Suggested-by: Oleg Nesterov <oleg@redhat.com>
Signed-off-by: Peter Zijlstra (Intel) <peterz@infradead.org>
Cc: Cheng Chao <cs.os.kernel@gmail.com>
Cc: Linus Torvalds <torvalds@linux-foundation.org>
Cc: Peter Zijlstra <peterz@infradead.org>
Cc: Thomas Gleixner <tglx@linutronix.de>
Cc: akpm@linux-foundation.org
Cc: chris@chris-wilson.co.uk
Cc: tj@kernel.org
Link: http://lkml.kernel.org/r/20160913163729.GB5012@twins.programming.kicks-ass.net
Signed-off-by: Ingo Molnar <mingo@kernel.org>
---
 include/linux/kernel.h |  9 +++------
 include/linux/sched.h  |  2 ++
 kernel/exit.c          | 26 ++------------------------
 kernel/sched/core.c    | 38 +++++++++++++++++++++++++++-----------
 4 files changed, 34 insertions(+), 41 deletions(-)

diff --git a/include/linux/kernel.h b/include/linux/kernel.h
index d96a611..74fd6f0 100644
--- a/include/linux/kernel.h
+++ b/include/linux/kernel.h
@@ -259,17 +259,14 @@ static inline void might_fault(void) { }
 extern struct atomic_notifier_head panic_notifier_list;
 extern long (*panic_blink)(int state);
 __printf(1, 2)
-void panic(const char *fmt, ...)
-	__noreturn __cold;
+void panic(const char *fmt, ...) __noreturn __cold;
 void nmi_panic(struct pt_regs *regs, const char *msg);
 extern void oops_enter(void);
 extern void oops_exit(void);
 void print_oops_end_marker(void);
 extern int oops_may_print(void);
-void do_exit(long error_code)
-	__noreturn;
-void complete_and_exit(struct completion *, long)
-	__noreturn;
+void do_exit(long error_code) __noreturn;
+void complete_and_exit(struct completion *, long) __noreturn;
 
 /* Internal, do not use. */
 int __must_check _kstrtoul(const char *s, unsigned int base, unsigned long *res);
diff --git a/include/linux/sched.h b/include/linux/sched.h
index d750240..f00ee8e 100644
--- a/include/linux/sched.h
+++ b/include/linux/sched.h
@@ -448,6 +448,8 @@ static inline void io_schedule(void)

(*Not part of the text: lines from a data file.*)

**src/rtl/dino_game_ctrl.sv**
```systemverilog
// rtl/dino_game_ctrl.sv - game FSM driving start/over/tick pulses into the score counter
// Button and collision are synchronised; the button is debounced before it can start a game.
module dino_game_ctrl #(
    parameter int TICK_DIV     = 833_333,
    parameter int DEBOUNCE_CYC = 16,
    parameter int OVER_HOLD    = 30
) (
    input  logic        clk,
    input  logic        rst,
    input  logic        btn_start,
    input  logic        collision,
    output logic        game_start,
    output logic        game_over,
    output logic        game_tick,
    output logic [1:0]  state,
    output logic [15:0] frame_cnt
);
    localparam int DIV_W  = (TICK_DIV > 1) ? $clog2(TICK_DIV) : 1;
    localparam int HOLD_W = (OVER_HOLD > 0) ? $clog2(OVER_HOLD + 1) : 1;
    localparam int DEB_W  = $clog2(DEBOUNCE_CYC + 1);
    localparam logic [DIV_W-1:0]  DIV_LAST  = DIV_W'(TICK_DIV - 1);
    localparam logic [HOLD_W-1:0] HOLD_DONE = HOLD_W'(OVER_HOLD);
    localparam logic [DEB_W-1:0]  DEB_LAST  = DEB_W'(DEBOUNCE_CYC - 1);

    typedef enum logic [1:0] {
        S_IDLE  = 2'b00,
        S_START = 2'b01,
        S_RUN   = 2'b10,
        S_OVER  = 2'b11
    } state_e;

    state_e            state_q, state_d;
    logic              btn_s1_q, btn_s2_q, col_s1_q, col_s2_q;
    logic [DEB_W-1:0]  deb_cnt_q, deb_cnt_d;
    logic              deb_lvl_q, deb_lvl_d, deb_dly_q, press_q;
    logic [DIV_W-1:0]  div_q, div_d, div_nxt;
    logic              tick_evt;
    logic [HOLD_W-1:0] hold_q, hold_d;
    logic [15:0]       frame_cnt_q, frame_cnt_d;
    logic              start_q, start_d, over_q, over_d, tick_q, tick_d;

    always_ff @(posedge clk or posedge rst) begin
        if (rst) begin
            btn_s1_q  <= 1'b0;
            btn_s2_q  <= 1'b0;
            col_s1_q  <= 1'b0;
            col_s2_q  <= 1'b0;
            deb_cnt_q <= '0;
            deb_lvl_q <= 1'b0;
            deb_dly_q <= 1'b0;
            press_q   <= 1'b0;
        end else begin
            btn_s1_q  <= btn_start;
            btn_s2_q  <= btn_s1_q;
            col_s1_q  <= collision;
            col_s2_q  <= col_s1_q;
            deb_cnt_q <= deb_cnt_d;
            deb_lvl_q <= deb_lvl_d;
            deb_dly_q <= deb_lvl_q;
            press_q   <= deb_lvl_q & ~deb_dly_q;
        end
    end

    // Any cycle where the synced level agrees with the accepted level restarts the count.
    always_comb begin
        deb_cnt_d = '0;
        deb_lvl_d = deb_lvl_q;
        if (btn_s2_q != deb_lvl_q) begin
            if (deb_cnt_q == DEB_LAST) begin
                deb_lvl_d = btn_s2_q;
            end else begin
                deb_cnt_d = deb_cnt_q + 1'b1;
            end
        end
    end

    assign div_nxt  = (div_q == DIV_LAST) ? '0 : div_q + 1'b1;
    assign tick_evt = (div_nxt == DIV_LAST);

    always_comb begin
        state_d     = state_q;
        div_d       = '0;
        hold_d      = '0;
        frame_cnt_d = frame_cnt_q;
        start_d     = 1'b0;
        over_d      = 1'b0;
        tick_d      = 1'b0;
        case (state_q)
            S_IDLE: begin
                if (press_q) begin
                    state_d     = S_START;
                    start_d     = 1'b1;
                    frame_cnt_d = '0;
                end
            end
            S_START: begin
                state_d = S_RUN;
            end
            S_RUN: begin
                div_d = div_nxt;
                // Collision wins over a coinciding tick so the final frame is not scored.
                if (col_s2_q) begin
                    state_d = S_OVER;
                    over_d  = 1'b1;
                end else if (tick_evt) begin
                    tick_d = 1'b1;
                    if (frame_cnt_q != 16'hFFFF) begin
                        frame_cnt_d = frame_cnt_q + 16'd1;
                    end
                end
            end
            S_OVER: begin
                div_d  = div_nxt;
                hold_d = hold_q;
                if (tick_evt && hold_q != HOLD_DONE) begin
                    hold_d = hold_q + 1'b1;
                end
                if (press_q && hold_q == HOLD_DONE) begin
                    state_d     = S_START;
                    start_d     = 1'b1;
                    frame_cnt_d = '0;
                end
            end
            default: state_d = S_IDLE;
        endcase
    end

    always_ff @(posedge clk or posedge rst) begin
        if (rst) begin
            state_q     <= S_IDLE;
            div_q       <= '0;
            hold_q      <= '0;
            frame_cnt_q <= '0;
            start_q     <= 1'b0;
            over_q      <= 1'b0;
            tick_q      <= 1'b0;
        end else begin
            state_q     <= state_d;
            div_q       <= div_d;
            hold_q      <= hold_d;
            frame_cnt_q <= frame_cnt_d;
            start_q     <= start_d;
            over_q      <= over_d;
            tick_q      <= tick_d;
        end
    end

    assign game_start = start_q;
    assign game_over  = over_q;
    assign game_tick  = tick_q;
    assign state      = state_q;
    assign frame_cnt  = frame_cnt_q;
endmodule

```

 	io_schedule_timeout(MAX_SCHEDULE_TIMEOUT);
 }
 
+void __noreturn do_task_dead(void);
+
 struct nsproxy;
 struct user_namespace;
 
diff --git a/kernel/exit.c b/kernel/exit.c
index 091a78b..1e1d913 100644
--- a/kernel/exit.c
+++ b/kernel/exit.c
@@ -725,7 +725,7 @@ static void check_stack_usage(void)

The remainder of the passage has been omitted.